Recenzja: Mastodon – Crack The Skye
MASTODON
Crack The Skye
2009 / USA / Reprise Records
Progressive Groove Metal
Mastodon to zespół bardzo świeży i orzeźwiający. Porusza się w trudnych do sklasyfikowania i osłuchania – rejonach. „Crack The Skye” to muzyka złożona i ambitna. Przeszywa ciągłymi dreszczami i skłania do ciągłych przemyśleń. Doskonale głęboka i wyważona. Stonowana i eksplodująca tysiącem barw. Łącznik pomiędzy furią, pasją i przytłaczającym zniewoleniem.

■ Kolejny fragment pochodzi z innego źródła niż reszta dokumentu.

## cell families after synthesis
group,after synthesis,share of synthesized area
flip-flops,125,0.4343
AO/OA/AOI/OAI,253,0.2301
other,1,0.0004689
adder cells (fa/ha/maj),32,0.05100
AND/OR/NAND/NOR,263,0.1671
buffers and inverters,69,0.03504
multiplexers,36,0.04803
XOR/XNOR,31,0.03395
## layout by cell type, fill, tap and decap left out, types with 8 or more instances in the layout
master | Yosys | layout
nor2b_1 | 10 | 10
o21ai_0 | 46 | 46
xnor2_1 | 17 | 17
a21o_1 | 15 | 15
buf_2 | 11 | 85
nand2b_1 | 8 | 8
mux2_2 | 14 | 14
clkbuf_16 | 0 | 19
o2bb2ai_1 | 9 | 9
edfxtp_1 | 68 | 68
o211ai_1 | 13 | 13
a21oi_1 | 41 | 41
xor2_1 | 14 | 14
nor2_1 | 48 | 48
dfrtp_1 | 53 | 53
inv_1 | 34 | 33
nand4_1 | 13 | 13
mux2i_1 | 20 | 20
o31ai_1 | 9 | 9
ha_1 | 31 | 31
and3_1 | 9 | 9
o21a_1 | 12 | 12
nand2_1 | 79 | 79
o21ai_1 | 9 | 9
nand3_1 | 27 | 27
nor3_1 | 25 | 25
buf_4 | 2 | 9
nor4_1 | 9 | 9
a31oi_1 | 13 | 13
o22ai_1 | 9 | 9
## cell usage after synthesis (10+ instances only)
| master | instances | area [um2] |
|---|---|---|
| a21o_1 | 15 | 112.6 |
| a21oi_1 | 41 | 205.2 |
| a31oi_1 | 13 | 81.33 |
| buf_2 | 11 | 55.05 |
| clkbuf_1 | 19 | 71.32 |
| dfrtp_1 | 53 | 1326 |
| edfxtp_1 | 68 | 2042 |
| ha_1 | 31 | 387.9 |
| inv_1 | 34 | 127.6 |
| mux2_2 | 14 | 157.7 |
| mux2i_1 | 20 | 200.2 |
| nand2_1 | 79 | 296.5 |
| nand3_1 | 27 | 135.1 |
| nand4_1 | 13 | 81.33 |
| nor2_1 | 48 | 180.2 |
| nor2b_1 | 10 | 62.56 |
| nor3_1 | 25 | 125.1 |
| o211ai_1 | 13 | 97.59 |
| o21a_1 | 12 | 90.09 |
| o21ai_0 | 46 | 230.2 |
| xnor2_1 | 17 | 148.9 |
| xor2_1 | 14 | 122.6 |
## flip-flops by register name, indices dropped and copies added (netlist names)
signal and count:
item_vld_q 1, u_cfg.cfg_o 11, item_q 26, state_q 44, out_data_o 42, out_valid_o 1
## src/rtl/core/rc4d_pkg.sv

```systemverilog
// Shared constants for the RC4-drop key data decryptor.
package rc4d_pkg;

  // Byte and table geometry
  localparam int unsigned DataW       = 8;
  localparam int unsigned TableDepth  = 256;
  localparam int unsigned KeySrcBytes = 32;
  localparam int unsigned KeySrcW     = KeySrcBytes * DataW;

  // Configuration port geometry
  localparam int unsigned CfgIdxW  = 8;
  localparam int unsigned CfgDataW = 64;

  // Configuration register indexes
  localparam logic [CfgIdxW-1:0] CfgIvHigh  = CfgIdxW'(0);
  localparam logic [CfgIdxW-1:0] CfgIvLow   = CfgIdxW'(1);
  localparam logic [CfgIdxW-1:0] CfgKekHigh = CfgIdxW'(2);
  localparam logic [CfgIdxW-1:0] CfgKekLow  = CfgIdxW'(3);

  // Default parameter values
  localparam int unsigned KeyBytesDef  = 32;
  localparam int unsigned DropBytesDef = 256;

endpackage

```

## src/rtl/core/rc4_drop256_key_data_decrypt_top.sv

```systemverilog
// RC4-drop key data decryptor: key schedule, drop and keystream XOR on one table RAM.
// Plain byte: GenRdI, GenRdJ, GenWrI, GenWrJ, result registered; bytes are taken only in idle.
// Rekey byte (first byte of a message, or any byte before the first keying): 256-entry fill
//   + key schedule over all 256 entries + DropBytes discarded bytes, then the plain-byte steps.
// The table RAM has one write and one registered read port; a full result stalls GenWrJ.
// Reset (rst_ni low, asynchronous) clears indices, keyed flag, key registers and result valid.
module rc4_drop256_key_data_decrypt_top #(
  parameter int unsigned KeyBytes  = rc4d_pkg::KeyBytesDef,
  parameter int unsigned DropBytes = rc4d_pkg::DropBytesDef
) (
  input  logic                          clk_i,
  input  logic                          rst_ni,
  // Input bytes
  input  logic                          s_axis_tvalid_i,
  output logic                          s_axis_tready_o,
  input  logic [rc4d_pkg::DataW-1:0]    s_axis_tdata_i,  // [7:0] data_byte
  input  logic                          s_axis_tuser_i,  // [0] first_byte
  input  logic                          s_axis_tlast_i,  // last_byte
  // Result bytes
  output logic                          m_axis_tvalid_o,
  input  logic                          m_axis_tready_i,
  output logic [rc4d_pkg::DataW-1:0]    m_axis_tdata_o,  // [7:0] out_byte
  output logic                          m_axis_tlast_o,  // out_last
  // Configuration writes
  input  logic                          cfg_valid_i,
  output logic                          cfg_ready_o,
  input  logic [rc4d_pkg::CfgIdxW-1:0]  cfg_index_i,
  input  logic [rc4d_pkg::CfgDataW-1:0] cfg_data_i
);

  localparam int unsigned KeyW   = (KeyBytes > 1) ? $clog2(KeyBytes) : 1;
  localparam int unsigned DropW  = (DropBytes > 0) ? $clog2(DropBytes + 1) : 1;
  localparam int unsigned AddrW  = $clog2(rc4d_pkg::TableDepth);
  localparam logic [KeyW-1:0]  KeyLast  = KeyW'(KeyBytes - 1);
  localparam logic [DropW-1:0] DropLoad = DropW'(DropBytes);
  localparam logic [AddrW-1:0] AddrLast = {AddrW{1'b1}};

  typedef enum logic [9:0] {
    StIdle    = 10'b0000000001,
    StFill    = 10'b0000000010,
    StKsRdI   = 10'b0000000100,
    StKsRdJ   = 10'b0000001000,
    StKsWrI   = 10'b0000010000,
    StKsWrJ   = 10'b0000100000,
    StGenRdI  = 10'b0001000000,
    StGenRdJ  = 10'b0010000000,
    StGenWrI  = 10'b0100000000,
    StGenWrJ  = 10'b1000000000
  } state_e;

  state_e state_q, state_d;

  logic [rc4d_pkg::CfgDataW-1:0] iv_high_q, iv_low_q, kek_high_q, kek_low_q;
  logic [AddrW-1:0] n_q, n_d;
  logic [AddrW-1:0] i_q, i_d;
  logic [AddrW-1:0] j_q, j_d;
  logic [KeyW-1:0]  k_q, k_d;
  logic [DropW-1:0] drop_q, drop_d;
  logic             keyed_q, keyed_d;
  logic [rc4d_pkg::DataW-1:0] a_q, a_d, b_q, b_d;
  logic [rc4d_pkg::DataW-1:0] data_q, data_d;
  logic             last_q, last_d;
  logic             m_valid_q, m_valid_d;
  logic [rc4d_pkg::DataW-1:0] m_data_q, m_data_d;
  logic             m_last_q, m_last_d;

  logic                       ram_we, ram_re;
  logic [AddrW-1:0]           ram_waddr, ram_raddr;
  logic [rc4d_pkg::DataW-1:0] ram_wdata, ram_rdata;

  logic [rc4d_pkg::KeySrcW-1:0] key_src;
  logic [8:0]                   k_ext;
  logic [rc4d_pkg::DataW-1:0]   key_b;
  logic [AddrW-1:0]             ab_sum;
  logic [rc4d_pkg::DataW-1:0]   ks_byte;
  logic                         in_fire, out_free;

  assign cfg_ready_o = 1'b1;

  // Latch configuration registers
  always_ff @(posedge clk_i or negedge rst_ni) begin
    if (!rst_ni) begin
      iv_high_q  <= '0;
      iv_low_q   <= '0;
      kek_high_q <= '0;
      kek_low_q  <= '0;
    end else if (cfg_valid_i) begin
      unique case (cfg_index_i)
        rc4d_pkg::CfgIvHigh:  iv_high_q  <= cfg_data_i;
        rc4d_pkg::CfgIvLow:   iv_low_q   <= cfg_data_i;
        rc4d_pkg::CfgKekHigh: kek_high_q <= cfg_data_i;
        rc4d_pkg::CfgKekLow:  kek_low_q  <= cfg_data_i;
        default: ;
      endcase
    end
  end

  // Select key byte k; positions past the key source read as zero
  assign key_src = {iv_high_q, iv_low_q, kek_high_q, kek_low_q};
  assign k_ext   = 9'(k_q);
  always_comb begin
    key_b = '0;
    if (k_ext < 9'(rc4d_pkg::KeySrcBytes)) begin
      key_b = key_src[rc4d_pkg::KeySrcW - 1 - 8 * int'(k_ext[4:0]) -: 8];
    end
  end

  // Keystream byte after the swap: forward the swapped entries
  assign ab_sum = a_q + b_q;
  always_comb begin
    if (ab_sum == j_q) begin
      ks_byte = a_q;
    end else if (ab_sum == i_q) begin
      ks_byte = b_q;
    end else begin
      ks_byte = ram_rdata;
    end
  end

  assign s_axis_tready_o = (state_q == StIdle);
  assign in_fire         = s_axis_tvalid_i && s_axis_tready_o;
  assign out_free        = !m_valid_q || m_axis_tready_i;

  // Sequencer over the shared table RAM
  always_comb begin
    state_d   = state_q;
    n_d       = n_q;
    i_d       = i_q;
    j_d       = j_q;
    k_d       = k_q;
    drop_d    = drop_q;
    keyed_d   = keyed_q;
    a_d       = a_q;
    b_d       = b_q;
    data_d    = data_q;
    last_d    = last_q;
    m_valid_d = m_valid_q && !m_axis_tready_i;
    m_data_d  = m_data_q;
    m_last_d  = m_last_q;
    ram_we    = 1'b0;
    ram_waddr = n_q;
    ram_wdata = n_q;
    ram_re    = 1'b0;
    ram_raddr = n_q;

    unique case (state_q)
      StIdle: begin
        if (in_fire) begin
          data_d = s_axis_tdata_i;
          last_d = s_axis_tlast_i;
          if (s_axis_tuser_i || !keyed_q) begin
            n_d     = '0;
            state_d = StFill;
          end else begin
            state_d = StGenRdI;
          end
        end
      end
      StFill: begin
        // Write identity permutation
        ram_we = 1'b1;
        n_d    = n_q + 1'b1;
        if (n_q == AddrLast) begin
          j_d     = '0;
          k_d     = '0;
          state_d = StKsRdI;
        end
      end
      StKsRdI: begin
        ram_re  = 1'b1;
        state_d = StKsRdJ;
      end
      StKsRdJ: begin
        a_d       = ram_rdata;
        j_d       = j_q + ram_rdata + key_b;
        ram_re    = 1'b1;
        ram_raddr = j_d;
        state_d   = StKsWrI;
      end
      StKsWrI: begin
        ram_we    = 1'b1;
        ram_wdata = ram_rdata;
        state_d   = StKsWrJ;
      end
      StKsWrJ: begin
        ram_we    = 1'b1;
        ram_waddr = j_q;
        ram_wdata = a_q;
        n_d       = n_q + 1'b1;
        k_d       = (k_q == KeyLast) ? '0 : k_q + 1'b1;
        if (n_q == AddrLast) begin
          i_d     = '0;
          j_d     = '0;
          drop_d  = DropLoad;
          keyed_d = 1'b1;
          state_d = StGenRdI;
        end else begin
          state_d = StKsRdI;
        end
      end
      StGenRdI: begin
        i_d       = i_q + 1'b1;
        ram_re    = 1'b1;
        ram_raddr = i_d;
        state_d   = StGenRdJ;
      end
      StGenRdJ: begin
        a_d       = ram_rdata;
        j_d       = j_q + ram_rdata;
        ram_re    = 1'b1;
        ram_raddr = j_d;
        state_d   = StGenWrI;
      end
      StGenWrI: begin
        b_d       = ram_rdata;
        ram_we    = 1'b1;
        ram_waddr = i_q;
        ram_wdata = ram_rdata;
        ram_re    = 1'b1;
        ram_raddr = a_q + ram_rdata;
        state_d   = StGenWrJ;
      end
      StGenWrJ: begin
        ram_we    = 1'b1;
        ram_waddr = j_q;
        ram_wdata = a_q;
        if (drop_q != '0) begin
          // Discard this keystream byte
          drop_d  = drop_q - 1'b1;
          state_d = StGenRdI;
        end else if (out_free) begin
          m_valid_d = 1'b1;
          m_data_d  = data_q ^ ks_byte;
          m_last_d  = last_q;
          state_d   = StIdle;
        end
      end
      default: state_d = StIdle;
    endcase
  end

  // Control registers
  always_ff @(posedge clk_i or negedge rst_ni) begin
    if (!rst_ni) begin
      state_q   <= StIdle;
      n_q       <= '0;
      i_q       <= '0;
      j_q       <= '0;
      k_q       <= '0;
      drop_q    <= '0;
      keyed_q   <= 1'b0;
      m_valid_q <= 1'b0;
    end else begin
      state_q   <= state_d;
      n_q       <= n_d;
      i_q       <= i_d;
      j_q       <= j_d;
      k_q       <= k_d;
      drop_q    <= drop_d;
      keyed_q   <= keyed_d;
      m_valid_q <= m_valid_d;
    end
  end

  // Payload registers
  always_ff @(posedge clk_i) begin
    a_q      <= a_d;
    b_q      <= b_d;
    data_q   <= data_d;
    last_q   <= last_d;
    m_data_q <= m_data_d;
    m_last_q <= m_last_d;
  end

  rc4d_ram #(
    .Width (rc4d_pkg::DataW),
    .Depth (rc4d_pkg::TableDepth)
  ) u_perm_ram (
    .clk_i   (clk_i),
    .we_i    (ram_we),
    .waddr_i (ram_waddr),
    .wdata_i (ram_wdata),
    .re_i    (ram_re),
    .raddr_i (ram_raddr),
    .rdata_o (ram_rdata)
  );

  assign m_axis_tvalid_o = m_valid_q;
  assign m_axis_tdata_o  = m_data_q;
  assign m_axis_tlast_o  = m_last_q;

  // Once keyed, the block stays keyed
  a_keyed_holds: assert property (@(posedge clk_i) disable iff (!rst_ni)
    keyed_q |=> keyed_q)
    else $error("keyed flag dropped");

  // An accepted byte always starts the sequencer
  a_accept_starts: assert property (@(posedge clk_i) disable iff (!rst_ni)
    in_fire |=> (state_q == StFill || state_q == StGenRdI))
    else $error("accepted byte did not start work");

  // Keystream generation only runs on a keyed table
  a_gen_keyed: assert property (@(posedge clk_i) disable iff (!rst_ni)
    (state_q == StGenRdI || state_q == StGenRdJ || state_q == StGenWrI ||
     state_q == StGenWrJ) |-> keyed_q)
    else $error("keystream generation on unkeyed table");

  // Drop count is drained before the block goes idle
  a_drop_drained: assert property (@(posedge clk_i) disable iff (!rst_ni)
    (drop_q != '0) |-> (state_q != StIdle))
    else $error("idle with discard pending");

  // A new result comes only out of the final keystream step
  a_result_src: assert property (@(posedge clk_i) disable iff (!rst_ni)
    $rose(m_valid_q) |-> $past(state_q == StGenWrJ))
    else $error("result loaded outside keystream step");

endmodule

```

## src/rtl/core/rc4d_ram.sv

```systemverilog
// Generic simple dual-port RAM with registered read data.
module rc4d_ram #(
  parameter int unsigned Width = 8,
  parameter int unsigned Depth = 256
) (
  input  logic                     clk_i,
  input  logic                     we_i,
  input  logic [$clog2(Depth)-1:0] waddr_i,
  input  logic [Width-1:0]         wdata_i,
  input  logic                     re_i,
  input  logic [$clog2(Depth)-1:0] raddr_i,
  output logic [Width-1:0]         rdata_o
);

  logic [Width-1:0] mem_q [Depth];
  logic [Width-1:0] rdata_q;

  // Write port
  always_ff @(posedge clk_i) begin
    if (we_i) begin
      mem_q[waddr_i] <= wdata_i;
    end
  end

  // Read port, old data on a same-address write
  always_ff @(posedge clk_i) begin
    if (re_i) begin
      rdata_q <= mem_q[raddr_i];
    end
  end

  assign rdata_o = rdata_q;

endmodule
```
$ cat config.mk
export PLATFORM = sky130hd
export DESIGN_NAME = hrlc_parse
export DESIGN_NICKNAME = d
export VERILOG_FILES = /design/src/sv/hrlc_pkg.sv /design/src/sv/hrlc_parse.sv
export SDC_FILE = /design/constraint.sdc
export NUM_CORES = 1
export LEC_CHECK = 0
export ABC_AREA = 1
export BUFFER_PORTS_ARGS = -buffer_cell sky130_fd_sc_hd__buf_2
export CORE_MARGIN = 3
export CORE_UTILIZATION = 60
export CTS_CLUSTER_SIZE = 30
export DETAILED_ROUTE_END_ITERATION = 6
export PLACE_DENSITY_LB_ADDON = 0.08
export SKIP_CTS_REPAIR_TIMING = 1
export SYNTH_ARGS = -nofsm -noshare
export SYNTH_HDL_FRONTEND = slang
export SYNTH_SLANG_ARGS = --single-unit
export TNS_END_PERCENT = 5
$ cat constraint.sdc
create_clock -name clk -period 8.8 [get_ports clk]
set_input_delay 1.76 -clock clk [delete_from_list [all_inputs] [get_ports clk]]
set_output_delay 1.76 -clock clk [all_outputs]
set_load 0.005 [all_outputs]
--- src/hdl/ogru_pkg.sv ---
// Shared types and constants for the occupancy grid ray update block.
// Used by ogru_ctrl, ogru_dp and occupancy_grid_ray_update; no dependencies.
package ogru_pkg;

   localparam int COORD_W = 8;   // cell column / row
   localparam int ODDS_W  = 7;   // hit / miss odds registers
   localparam int CELL_W  = 8;   // signed log-odds cell
   localparam int CNT_W   = 9;   // cleared-cell count
   localparam int CSR_IDX_W = 1;

   localparam logic [CSR_IDX_W-1:0] CSR_HIT_ODDS  = 1'b0;
   localparam logic [CSR_IDX_W-1:0] CSR_MISS_ODDS = 1'b1;

   localparam logic [ODDS_W-1:0] HIT_ODDS_RST  = 7'd3;
   localparam logic [ODDS_W-1:0] MISS_ODDS_RST = 7'd1;

   localparam logic signed [CELL_W-1:0] CELL_MAX = 8'sd127;
   localparam logic signed [CELL_W-1:0] CELL_MIN = -8'sd127;

   // func field codes
   localparam logic FUNC_RAY  = 1'b0;
   localparam logic FUNC_READ = 1'b1;

   typedef enum logic [5:0] {
      ST_CLEAR = 6'b000001,
      ST_IDLE  = 6'b000010,
      ST_SETUP = 6'b000100,
      ST_LOOK  = 6'b001000,
      ST_WALK  = 6'b010000,
      ST_DONE  = 6'b100000
   } state_type;

   // controller -> datapath
   typedef struct packed {
      logic clear;   // write zero at sweep address, advance sweep
      logic load;    // capture accepted item
      logic setup;   // line setup, read target cell
      logic look;    // target data back: hit update or read result
      logic walk;    // issue read of next free cell
      logic emit;    // load result register
   } cmd_type;

   // datapath -> controller
   typedef struct packed {
      logic clear_last;
      logic is_read;
      logic walk_done;
      logic rsp_free;
   } status_type;

endpackage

Te dźwięki to wieczna podróż. Co chwilę odkrywa się nowy ląd, nowy sens kolejnej nuty. Bezustanny progres jest chlebem powszednim tego wydawnictwa. Kompozycje to epickie wyprawy w nieznane rejony i najróżniejsze odmęty. Nastrój płyty migruje w różne strony jednak zawsze rozmach dźwięków jest ogromny. Mastodon to konglomerat emocji i dewastującej siły kruszącej skały. Słuchając tego krążka, przed oczami stają słuchaczowi iście dantejskie sceny bo jest to tak barwna i wymowna muzyka. Równie dobrze, mógłby to być materiał instrumentalny a i tak cały koncept i głębia miały by pełny wymiar spadającego na głowę, nieba. Cofnięty, czysty wokal Troya Sandersa jest perfekcyjnym dopełnieniem apokaliptycznej całości.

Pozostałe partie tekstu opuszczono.